According to CMS physicists, quark-gluon plasma is a very hot and dense state of matter of unbound quarks and gluons.
“It’s believed to correspond to the state of the Universe shortly after the Big Bang. The interaction between partons – quarks and gluons – within quark-gluon plasma is strong, which distinguishes the quark-gluon plasma from a gaseous state where one expects little interaction among the constituent particles, ” said team member Dr Quan Wang of the University of Kansas.
“Before the CMS experimental results, it had been thought the medium created in a proton on lead collisions would be too small to create quark-gluon plasma.”
“Indeed, these collisions were being studied as a reference for collisions of two lead nuclei to explore the non-quark-gluon-plasma aspects of the collisions, ” said Dr Wang, who is a co-author on the study published in the journal Physical Review Letters.
“The analysis presented in this paper indicates, contrary to expectations, a quark-gluon plasma can be created in very asymmetric proton on lead collisions.”
According to the team, this unexpected discovery sheds new light on high-energy physics.
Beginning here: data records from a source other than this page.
## src/rtl/country_sensor_if.sv

```systemverilog
`default_nettype none
// ============================================================================
// Module      : country_sensor_if
// Description : Country-road vehicle detector conditioning. Synchronizes and
//               debounces the loop contact, queues arrivals, retires one
//               vehicle per departure interval while the country light is
//               GREEN, and raises X while vehicles are waiting.
// Revision    : 1.0 - initial release
// ============================================================================
module country_sensor_if #(
  parameter int DEBOUNCE      = 4,
  parameter int DEPART_CYCLES = 8,
  parameter int CNT_W         = 4
) (
  input  logic             clk,
  input  logic             clear,
  input  logic             loop_raw,
  input  logic [1:0]       cntry,
  output logic             X,
  output logic [CNT_W-1:0] queue_count,
  output logic             overflow
);

  localparam int DB_W  = (DEBOUNCE > 1) ? $clog2(DEBOUNCE) : 1;
  localparam int DEP_W = (DEPART_CYCLES > 1) ? $clog2(DEPART_CYCLES) : 1;

  localparam logic [DB_W-1:0]  c_db_last  = DB_W'(DEBOUNCE - 1);
  localparam logic [DEP_W-1:0] c_dep_last = DEP_W'(DEPART_CYCLES - 1);
  localparam logic [CNT_W-1:0] c_q_max    = {CNT_W{1'b1}};
  localparam logic [1:0]       c_green    = 2'd2;

  logic             r_sync1;
  logic             r_loop_s;
  logic             r_loop_db;
  logic [DB_W-1:0]  r_db_cnt;
  logic             r_arrival;
  logic [DEP_W-1:0] r_dep_cnt;
  logic [CNT_W-1:0] r_queue_count;
  logic             r_overflow;

  logic             w_db_diff;
  logic             w_db_accept;
  logic             w_q_nonzero;
  logic             w_run;
  logic             w_depart;

  // A new level is accepted once it has differed for DEBOUNCE consecutive samples
  assign w_db_diff   = (r_loop_s != r_loop_db);
  assign w_db_accept = w_db_diff && (r_db_cnt == c_db_last);

  // The timer only advances while GREEN with someone waiting; its last count retires a vehicle
  assign w_q_nonzero = |r_queue_count;
  assign w_run       = (cntry == c_green) && w_q_nonzero;
  assign w_depart    = w_run && (r_dep_cnt == c_dep_last);

  // Two-flop synchronizer for the asynchronous loop contact
  always_ff @(posedge clk or posedge clear) begin
    if (clear) begin
      r_sync1  <= 1'b0;
      r_loop_s <= 1'b0;
    end else begin
      r_sync1  <= loop_raw;
      r_loop_s <= r_sync1;
    end
  end

  // Debounce: any return to the accepted level restarts the count
  always_ff @(posedge clk or posedge clear) begin
    if (clear) begin
      r_loop_db <= 1'b0;
      r_db_cnt  <= '0;
    end else if (!w_db_diff) begin
      r_db_cnt  <= '0;
    end else if (w_db_accept) begin
      r_loop_db <= r_loop_s;
      r_db_cnt  <= '0;
    end else begin
      r_db_cnt  <= r_db_cnt + 1'b1;
    end
  end

  // One-cycle arrival pulse on an accepted rising level only
  always_ff @(posedge clk or posedge clear) begin
    if (clear) begin
      r_arrival <= 1'b0;
    end else begin
      r_arrival <= w_db_accept && r_loop_s;
    end
  end

  // Departure timer; a partial interval is dropped whenever the run condition lapses
  always_ff @(posedge clk or posedge clear) begin
    if (clear) begin
      r_dep_cnt <= '0;
    end else if (!w_run || w_depart) begin
      r_dep_cnt <= '0;
    end else begin
      r_dep_cnt <= r_dep_cnt + 1'b1;
    end
  end

  // Queue bookkeeping; simultaneous arrival and departure cancel out
  always_ff @(posedge clk or posedge clear) begin
    if (clear) begin
      r_queue_count <= '0;
      r_overflow    <= 1'b0;
    end else begin
      case ({r_arrival, w_depart})
        2'b10: begin
          if (r_queue_count == c_q_max) begin
            r_overflow <= 1'b1;
          end else begin
            r_queue_count <= r_queue_count + 1'b1;
          end
        end
        2'b01:   r_queue_count <= r_queue_count - 1'b1;
        default: r_queue_count <= r_queue_count;
      endcase
    end
  end

  assign X           = w_q_nonzero;
  assign queue_count = r_queue_count;
  assign overflow    = r_overflow;

endmodule
`default_nettype wire

```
“This is the first paper that clearly shows multiple particles are correlated to each other in proton-lead collisions, similar to what is observed in lead-lead collisions where quark-gluon plasma is produced. This is probably the first evidence that the smallest droplet of quark-gluon plasma is produced in proton-lead collisions, ” said co-author Prof Yen-Jie Lee of Massachusetts Institute of Technology.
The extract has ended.